However, the study found "significant differences between the frequency of individual positive reactions to allergen patch tests in children and adults; children were more likely to have reactions to nickel, cobalt, thimerosal and lanolin, whereas adults were more likely to have positive reactions to neomycin, fragrance mix, M. pereirae (balsam of Peru [an extract from the balsam tree used as an alternative therapy]) and quaternium 15," the researchers wrote.
They found that some children reacted to supplemental allergens not included in common patch test series (15%) or in commercially available tests (39%). Compared to adults, children with a positive reaction were more likely to have atopic dermatitis (reactions on skin not directly in contact with an allergen) included as one of their final diagnoses -- 34% vs. 11.2%.
The study was published in the October issue of the Archives of Dermatology.

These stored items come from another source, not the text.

This is an optimization exercise on Yosys and OpenROAD, whose aim is small area and a short achievable clock period, not a production implementation.
No run shown here included a check of the RTL's function; only the layout flow was run.
Power figures rest on the tool's default switching activity, not on a simulated workload.

**flow/flow/run.sh**
```bash
#!/bin/bash
export BUFFER_PORTS_ARGS="-buffer_cell sky130_fd_sc_hd__buf_1"
bash standard.sh > standard.log 2>&1
```
**flow/standard.sh**
```bash
#!/bin/bash
# synth_recipe.tcl (not shown) runs the flow's synth.tcl, then flattens the netlist and writes it again
# the make line also repeats each setting of config.mk as NAME=value (left out here)
make -C /OpenROAD-flow-scripts/flow DESIGN_CONFIG=/design/flow/config.mk WORK_HOME=/design/flow/orfs CLKGATE_MAP_FILE= SYNTH_SCRIPT=/design/flow/synth_recipe.tcl "${@:-finish}"
```
**flow/config.mk**
```make
export PLATFORM = sky130hd
export DESIGN_NAME = ex_stage
export DESIGN_NICKNAME = ex_stage
export VERILOG_FILES = /design/flow/design.v
export SDC_FILE = /design/flow/constraint.sdc
export NUM_CORES = 4
export LEC_CHECK = 0
export CAP_MARGIN = 20
export CORE_MARGIN = 2
export CORE_UTILIZATION = 40
export SETUP_SLACK_MARGIN = 2.0
export SLEW_MARGIN = 20
```
**flow/constraint.sdc**
```tcl
create_clock -name core_clock -period 5.0 [get_ports {clk}]
set_input_delay 1.0000 -clock core_clock [delete_from_list [all_inputs] [get_ports {clk}]]
set_output_delay 1.0000 -clock core_clock [all_outputs]
set_load 0.01 [all_outputs]
```
**flow/design.v**
```verilog
package ex_pkg;
	localparam int XLEN = 32;
	typedef logic [XLEN-1:0] word_t;
	typedef logic [4:0]      reg_addr_t;
	typedef logic [11:0]     csr_addr_t;
	typedef logic [6:0]      opcode_t;
	typedef logic [2:0]      funct3_t;
	localparam opcode_t OPC_OP     = 7'b0110011;
	localparam opcode_t OPC_OP_IMM = 7'b0010011;
	localparam opcode_t OPC_LOAD   = 7'b0000011;
	localparam opcode_t OPC_STORE  = 7'b0100011;
	localparam opcode_t OPC_BRANCH = 7'b1100011;
	localparam opcode_t OPC_JAL    = 7'b1101111;
	localparam opcode_t OPC_JALR   = 7'b1100111;
	localparam opcode_t OPC_LUI    = 7'b0110111;
	localparam opcode_t OPC_AUIPC  = 7'b0010111;
	localparam opcode_t OPC_SYSTEM = 7'b1110011;
	localparam funct3_t F3_ADD  = 3'b000;
	localparam funct3_t F3_SLL  = 3'b001;
	localparam funct3_t F3_SLT  = 3'b010;
	localparam funct3_t F3_SLTU = 3'b011;
	localparam funct3_t F3_XOR  = 3'b100;
	localparam funct3_t F3_SR   = 3'b101;  
	localparam funct3_t F3_OR   = 3'b110;
	localparam funct3_t F3_AND  = 3'b111;
	localparam funct3_t F3_BEQ  = 3'b000;
	localparam funct3_t F3_BNE  = 3'b001;
	localparam funct3_t F3_BLT  = 3'b100;
	localparam funct3_t F3_BGE  = 3'b101;
	localparam funct3_t F3_BLTU = 3'b110;
	localparam funct3_t F3_BGEU = 3'b111;
	localparam funct3_t F3_LB  = 3'b000;
	localparam funct3_t F3_LH  = 3'b001;
	localparam funct3_t F3_LW  = 3'b010;
	localparam funct3_t F3_LBU = 3'b100;
	localparam funct3_t F3_LHU = 3'b101;
	localparam funct3_t F3_SB = 3'b000;
	localparam funct3_t F3_SH = 3'b001;
	localparam funct3_t F3_SW = 3'b010;
	localparam funct3_t F3_CSRRW  = 3'b001;
	localparam funct3_t F3_CSRRS  = 3'b010;
	localparam funct3_t F3_CSRRC  = 3'b011;
	localparam funct3_t F3_CSRRWI = 3'b101;
	localparam funct3_t F3_CSRRSI = 3'b110;
	localparam funct3_t F3_CSRRCI = 3'b111;
	typedef union packed {
		struct packed {
			logic [6:0] funct7;
			reg_addr_t  rs2;
			reg_addr_t  rs1;
			funct3_t    funct3;
			reg_addr_t  rd;
			opcode_t    opcode;
		} r_fmt;
		struct packed {
			logic [11:0] imm12;
			reg_addr_t   rs1;  
			funct3_t     funct3;
			reg_addr_t   rd;
			opcode_t     opcode;
		} i_fmt;
		struct packed {
			logic [6:0] imm_hi;
			reg_addr_t  rs2;
			reg_addr_t  rs1;
			funct3_t    funct3;
			logic [4:0] imm_lo;
			opcode_t    opcode;
		} s_fmt;
	} rv_inst_u;
	typedef struct packed {
		rv_inst_u  inst;
		word_t     inst_addr;
		word_t     op1;
		word_t     op2;
		word_t     op1_jump;
		word_t     op2_jump;
		word_t     reg1_data;
		word_t     reg2_data;
		logic      reg_wr_en;
		reg_addr_t reg_wr_addr;
		logic      csr_wr_en;
		csr_addr_t csr_wr_addr;
		word_t     csr_data;  
	} ex_in_t;
	typedef struct packed {
		logic  req;
		logic  wr_en;
		word_t rd_addr;
		word_t wr_addr;
		word_t wdata;
	} mem_req_t;
	typedef struct packed {
		logic      reg_wr_en;
		reg_addr_t reg_wr_addr;
		word_t     reg_data;
		logic      csr_wr_en;
		csr_addr_t csr_wr_addr;
		word_t     csr_data;
	} wb_t;
	typedef struct packed {
		logic  flag;
		word_t addr;
	} jump_t;
endpackage
module ex_add #(
	parameter int ARCH = 1
) (
	input  logic [31:0] a_i,
	input  logic [31:0] b_i,
	input  logic        ci_i,
	output logic [31:0] s_o,
	output logic [31:0] p_o,
	output logic        co_o
);
	logic [31:0] g0, p0;
	logic [31:0] gl [0:9];
	logic [31:0] pl [0:9];
	logic [31:0] gc;  
	assign p0 = a_i ^ b_i;
	assign g0 = (a_i & b_i) | {31'd0, p0[0] & ci_i};
	always_comb begin
		for (int l = 0; l < 10; l++) begin
			gl[l] = '0;
			pl[l] = '0;
		end
		gl[0] = g0;
		pl[0] = p0;
		gc    = '0;
		if (ARCH == 0) begin
			for (int l = 0; l < 5; l++) begin
				gl[l+1] = gl[l];
				pl[l+1] = pl[l];
				for (int i = 0; i < 32; i++) begin
					if (i >= (1 << l)) begin
						gl[l+1][i] = gl[l][i] | (pl[l][i] & gl[l][i-(1<<l)]);
						pl[l+1][i] = pl[l][i] & pl[l][i-(1<<l)];
					end
				end
			end
			gc = gl[5];
		end else if (ARCH == 1) begin
			for (int l = 0; l < 5; l++) begin
				gl[l+1] = gl[l];
				pl[l+1] = pl[l];
				for (int i = 0; i < 32; i++) begin
					if (((i >> l) & 1) == 1) begin
						gl[l+1][i] = gl[l][i] | (pl[l][i] & gl[l][((i >> l) << l) - 1]);
						pl[l+1][i] = pl[l][i] & pl[l][((i >> l) << l) - 1];
					end
				end
			end
			gc = gl[5];
		end else begin
			for (int l = 0; l < 5; l++) begin
				gl[l+1] = gl[l];
				pl[l+1] = pl[l];
				for (int i = 0; i < 32; i++) begin
					if (((i + 1) % (2 << l)) == 0) begin
						gl[l+1][i] = gl[l][i] | (pl[l][i] & gl[l][i-(1<<l)]);
						pl[l+1][i] = pl[l][i] & pl[l][i-(1<<l)];
					end
				end
			end
			for (int k = 0; k < 4; k++) begin
				int l;
				l = 3 - k;
				gl[k+6] = gl[k+5];
				pl[k+6] = pl[k+5];
				for (int i = 0; i < 32; i++) begin
					if (i >= (2 << l) && ((i + 1) % (2 << l)) == (1 << l)) begin
						gl[k+6][i] = gl[k+5][i] | (pl[k+5][i] & gl[k+5][i-(1<<l)]);
						pl[k+6][i] = pl[k+5][i] & pl[k+5][i-(1<<l)];
					end
				end
			end
			gc = gl[9];
		end
	end
	assign s_o  = p0 ^ {gc[30:0], ci_i};
	assign p_o  = p0;
	assign co_o = gc[31];
endmodule
module ex_stage (
	input  logic        clk,
	input  logic        arst_n_i,
	input  logic [306:0] ex_in_flat_i,  
	input  logic [31:0] mem_rdata_i,
	input  logic        irq_i,
	input  logic [31:0] irq_addr_i,
	output logic [97:0] mem_flat_o,    
	output logic [82:0] wb_flat_o,     
	output logic [32:0] jump_flat_o    
);
	logic [31:0] inst, op1, op2, opj1, opj2, rs1, rs2, csrd;
	logic        rwe, cwe;
	logic [4:0]  rwa;
	logic [11:0] cwa;
	assign inst = ex_in_flat_i[306:275];
	assign op1  = ex_in_flat_i[242:211];
	assign op2  = ex_in_flat_i[210:179];
	assign opj1 = ex_in_flat_i[178:147];
	assign opj2 = ex_in_flat_i[146:115];
	assign rs1  = ex_in_flat_i[114:83];
	assign rs2  = ex_in_flat_i[82:51];
	assign rwe  = ex_in_flat_i[50];
	assign rwa  = ex_in_flat_i[49:45];
	assign cwe  = ex_in_flat_i[44];
	assign cwa  = ex_in_flat_i[43:32];
	assign csrd = ex_in_flat_i[31:0];
	logic [6:0] opc;
	logic [2:0] f3;
	assign opc = inst[6:0];
	assign f3  = inst[14:12];
	logic is_op_any, is_link, is_lui, is_load, is_store, is_branch, is_jump, is_system;
	assign is_op_any = (opc == ex_pkg::OPC_OP) || (opc == ex_pkg::OPC_OP_IMM);
	assign is_link   = (opc == ex_pkg::OPC_JAL) || (opc == ex_pkg::OPC_JALR) || (opc == ex_pkg::OPC_AUIPC);
	assign is_lui    = opc == ex_pkg::OPC_LUI;
	assign is_load   = opc == ex_pkg::OPC_LOAD;
	assign is_store  = opc == ex_pkg::OPC_STORE;
	assign is_branch = opc == ex_pkg::OPC_BRANCH;
	assign is_jump   = (opc == ex_pkg::OPC_JAL) || (opc == ex_pkg::OPC_JALR);
	assign is_system = opc == ex_pkg::OPC_SYSTEM;
	logic ld_ok, st_ok, csr_ok;
	assign ld_ok  = !(f3 == 3'd3 || f3 == 3'd6 || f3 == 3'd7);
	assign st_ok  = !f3[2] && !(f3[1] && f3[0]);
	assign csr_ok = f3[1:0] != 2'd0;
	localparam int ARCH_ALU = 1;
	localparam int ARCH_AT  = 1;
	localparam bit JGATE    = 1'b0;
	logic        sub;
	logic [31:0] sum, alu_p;
	logic        alu_co;
	logic        ltu, lt, eq;
	assign sub = !inst[2] && (inst[6] || f3[1] || (!f3[0] && inst[5] && inst[30]));
	ex_add #(.ARCH(ARCH_ALU)) u_alu_add (
		.a_i  (op1),
		.b_i  (op2 ^ {32{sub}}),
		.ci_i (sub),
		.s_o  (sum),
		.p_o  (alu_p),
		.co_o (alu_co)
	);
	assign ltu = !alu_co;
	assign lt  = ltu ^ op1[31] ^ op2[31];
	assign eq  = &alu_p;  
	logic [4:0]  sh;
	logic [31:0] sh_in, sh_out, sh_rev;
	logic        fill;
	assign sh   = inst[5] ? rs2[4:0] : inst[24:20];
	assign fill = inst[14] && inst[30] && rs1[31];
	always_comb begin
		for (int i = 0; i < 32; i++) sh_in[i] = inst[14] ? rs1[i] : rs1[31-i];
	end
	assign sh_out = 32'($signed({fill, sh_in}) >>> sh);
	always_comb begin
		for (int i = 0; i < 32; i++) sh_rev[i] = sh_out[31-i];
	end
	logic [31:0] alu;
	always_comb begin
		case (f3)
			3'd0:    alu = sum;
			3'd1:    alu = sh_rev;
			3'd2:    alu = {31'd0, lt};
			3'd3:    alu = {31'd0, ltu};
			3'd4:    alu = op1 ^ op2;
			3'd5:    alu = sh_out;
			3'd6:    alu = op1 | op2;
			default: alu = op1 & op2;
		endcase
	end
	logic [11:0] imm;
	logic [31:0] at_a, at_b, at_sum, at_p, addr, target;
	logic        at_co;
	assign imm  = {inst[31:25], inst[5] ? inst[11:7] : inst[24:20]};
	assign at_a = inst[6] ? opj1 : rs1;
	assign at_b = inst[6] ? opj2 : {{20{imm[11]}}, imm};
	ex_add #(.ARCH(ARCH_AT)) u_at_add (
		.a_i  (at_a),
		.b_i  (at_b),
		.ci_i (1'b0),
		.s_o  (at_sum),
		.p_o  (at_p),
		.co_o (at_co)
	);
	assign addr   = at_sum;
	assign target = at_sum;
	logic [7:0]  ld_byte;
	logic [15:0] ld_half;
	logic [31:0] ld_data;
	always_comb begin
		case (addr[1:0])
			2'd0:    ld_byte = mem_rdata_i[7:0];
			2'd1:    ld_byte = mem_rdata_i[15:8];
			2'd2:    ld_byte = mem_rdata_i[23:16];
			default: ld_byte = mem_rdata_i[31:24];
		endcase
	end
	assign ld_half = addr[1] ? mem_rdata_i[31:16] : mem_rdata_i[15:0];
	always_comb begin
		case (f3)
			3'd0:    ld_data = {{24{ld_byte[7]}}, ld_byte};
			3'd1:    ld_data = {{16{ld_half[15]}}, ld_half};
			3'd2:    ld_data = mem_rdata_i;
			3'd4:    ld_data = {24'd0, ld_byte};
			3'd5:    ld_data = {16'd0, ld_half};
			default: ld_data = '0;
		endcase
	end
	logic [31:0] st_data;
	always_comb begin
		for (int k = 0; k < 4; k++) begin
			case (f3[1:0])
				2'd0:    st_data[8*k +: 8] = (addr[1:0] == 2'(k)) ? rs2[7:0] : mem_rdata_i[8*k +: 8];
				2'd1:    st_data[8*k +: 8] = (addr[1] == k[1]) ? rs2[8*(k%2) +: 8] : mem_rdata_i[8*k +: 8];
				default: st_data[8*k +: 8] = rs2[8*k +: 8];
			endcase
		end
	end
	logic [31:0] csr_src, csr_w;
	assign csr_src = f3[2] ? {27'd0, inst[19:15]} : rs1;
	always_comb begin
		case (f3[1:0])
			2'd1:    csr_w = csr_src;
			2'd2:    csr_w = csrd | csr_src;
			2'd3:    csr_w = csrd & ~csr_src;
			default: csr_w = '0;
		endcase
	end
	logic [31:0] reg_data;
	always_comb begin
		reg_data = '0;
		if (is_op_any)             reg_data = alu;
		if (is_link)               reg_data = sum;
		if (is_lui)                reg_data = op1;
		if (is_load)               reg_data = ld_data;
		if (is_system && csr_ok)   reg_data = csrd;
	end
	logic taken;
	always_comb begin
		case (f3)
			3'd0:    taken = eq;
			3'd1:    taken = !eq;
			3'd4:    taken = lt;
			3'd5:    taken = !lt;
			3'd6:    taken = ltu;
			3'd7:    taken = !ltu;
			default: taken = 1'b0;
		endcase
	end
	logic        jflag;
	logic [31:0] jaddr;
	assign jflag = irq_i || is_jump || (is_branch && taken);
	assign jaddr = irq_i ? irq_addr_i : ((JGATE || jflag) ? target : '0);
	logic req0, wen0;
	assign req0 = (is_load && ld_ok) || (is_store && st_ok);
	assign wen0 = is_store && st_ok;
	logic        q_req, q_wen, q_wen0;
	logic [31:0] q_addr, q_wdata;
	logic        q_rwe, q_cwe;
	logic [4:0]  q_rwa;
	logic [11:0] q_cwa;
	logic [31:0] q_rdata, q_cdata;
	logic        q_jflag;
	logic [31:0] q_jaddr;
	always_ff @(posedge clk or negedge arst_n_i) begin
		if (!arst_n_i) begin
			q_req   <= 1'b0;
			q_wen   <= 1'b0;
			q_wen0  <= 1'b0;
			q_addr  <= '0;
			q_wdata <= '0;
			q_rwe   <= 1'b0;
			q_rwa   <= '0;
			q_rdata <= '0;
			q_cwe   <= 1'b0;
			q_cwa   <= '0;
			q_cdata <= '0;
			q_jflag <= 1'b0;
			q_jaddr <= '0;
		end else begin
			q_req   <= req0 && !irq_i;
			q_wen   <= wen0 && !irq_i;
			q_wen0  <= wen0;
			q_addr  <= req0 ? addr : '0;
			q_wdata <= wen0 ? st_data : '0;
			q_rwe   <= rwe && !irq_i;
			q_rwa   <= rwa;
			q_rdata <= reg_data;
			q_cwe   <= cwe && !irq_i;
			q_cwa   <= cwa;
			q_cdata <= is_system ? csr_w : '0;
			q_jflag <= jflag;
			q_jaddr <= jaddr;
		end
	end
	assign mem_flat_o  = {q_req, q_wen, q_addr, q_addr & {32{q_wen0}}, q_wdata};
	assign wb_flat_o   = {q_rwe, q_rwa, q_rdata, q_cwe, q_cwa, q_cdata};
	assign jump_flat_o = {q_jflag, JGATE ? (q_jaddr & {32{q_jflag}}) : q_jaddr};
endmodule
```
==> results.txt, run 1 <==
* Status: timing/DRC/antenna clean
* Critical path type: in -> reg
* Nets at 3305
* Met3 Usage GRT at 0.0981
* Die Ht at 212 um
* Worst setup EP type: flop
* Routed vias at 20705
* CTS clk-pin slew, worst paths at 0.10 ns
* Final WL at 97.7 mm
* Final cell count without fillers at 3400
* CTS max path bufs at 2
* Final Cycle Share at 0.863
* Hold crit path type: in -> async
* Final Critical Period at 4.32 ns
* M2 GR Usage at 0.630
* Drt wl/cell at 28.7 um
* CTS Buf Count at 17
* Global routing's busiest layer: met2
* Final Max Tran Viols at 0
* Seq cells post-synth at 183
* EDFF count, synth at 0
* Synth Cell Area at 17300 um^2
* GPL Wtd Cong at 1.04
* Endpoints failing setup at 0
* P&R area growth vs syn at 41.5%
* Post-synth ARST share at 1.00
* Main combinational cell family by area after synthesis: compound AO/OA/AOI/OAI gates
* Final Instance Area at 24500 um^2
* Post-synthesis mux area share at 0.130
* Req. time, crit path at 5.35 ns
* Cell mode on critical path: xnor2_2
* Max VDD drop at 0.227 mV
* Gr ovfl total at 0
* CP arrival at 4.67 ns
* Synth Instances at 2094
* Global-route wire length before repair at 135 mm
* Row cnt at 76
* DRT Pass-1 Iters at 6
* Placed Area at 21000 um^2
* Final ANT Viol Nets at 0
* Synth Area in Adders at 0.102
* DR vias/cell at 6.09
* Dpl cells at 3242
* CP max-delay cell: or4_4
* Syn. warnings at 4
* Simple logic cell fraction of the synthesized area at 0.146
* Syn avg cell area at 8.26 um^2
* Final WS setup at 0.683 ns
* Die area at 44900 um^2
* Fmax at 232 MHz
* Max_cap viols at 0
* Fin Setup TNS at 0 ns
* Final hold violation count at 0
* CTS tree: built
* Ys flop type: dfrtp_1
* Setup WS pre-CTS at -0.0417 ns
* Grt met1 use at 0.539
* Leakage at 10.6 nW
* Xor and xnor area share after synthesis at 0.0440
* Ports at 588
* Initial DRC count at 2590
* Initial antenna violation count at 9
* DIE WIDTH at 212 um
* Worst-Margin Slew at 1.39 ns
* Unrepaired setup endpoints after global routing: yes
* Critical path's largest stage delay at 0.43 ns
* H-tree levels at 4
* Share of layout cells above drive strength 1 at 0.237
* Initial Utilization at 0.403
* Post-synthesis sequential area ratio at 0.265
* Drt drc at 0
* Crit path cell chain: buf_8, a311oi_4, nor2_4, buf_6, xnor2_2, ha_1, a211oi_2, nor2_2, or4_4, a31o_1, a221o_1, xnor2_2, a211o_2, o211ai_4, clkbuf_16, o31ai_1
* Pwr per Cell Area at 239 nW/um^2
* Commonest non-fill, non-tap cell in the layout: buf_1
* CTS root buf: clkbuf_16
* IO Port Bufs at 555
* CORE AREA at 42900 um^2
* Clock sinks at 183
* Yosys cell types at 77
* Fillers at 4000
* Synth Area in Compound Gates at 0.250
* Vias in the first global route at 19519
* Largest net degree at the start of global routing at 158
* Detail Placement HPWL at 74.0 mm
* Commonest cells after routing, fill and taps aside: buf_1, nand2_1, buf_4
* Worst setup SP type: input pin
* Total GRT Usage at 0.419
* Max FO, Critical Path at 8
* Max_slew headroom at 0.0668
* Syn nets at 2603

"Patch testing in children suspected of having allergic contact dermatitis is a valuable endeavor. Despite their limited back size, an expanded allergen series helps to identify important positive relevant allergens. Allergen concentration does not need modification for testing in children," the researchers concluded. "The top 45 allergens with the most frequent positive and relevant reactions reported in this study should serve as a guide to patch testing in children suspected of having allergic contact dermatitis in North America. Including supplemental allergens to the patch test materials based on clinical suspicion is also useful in some patients."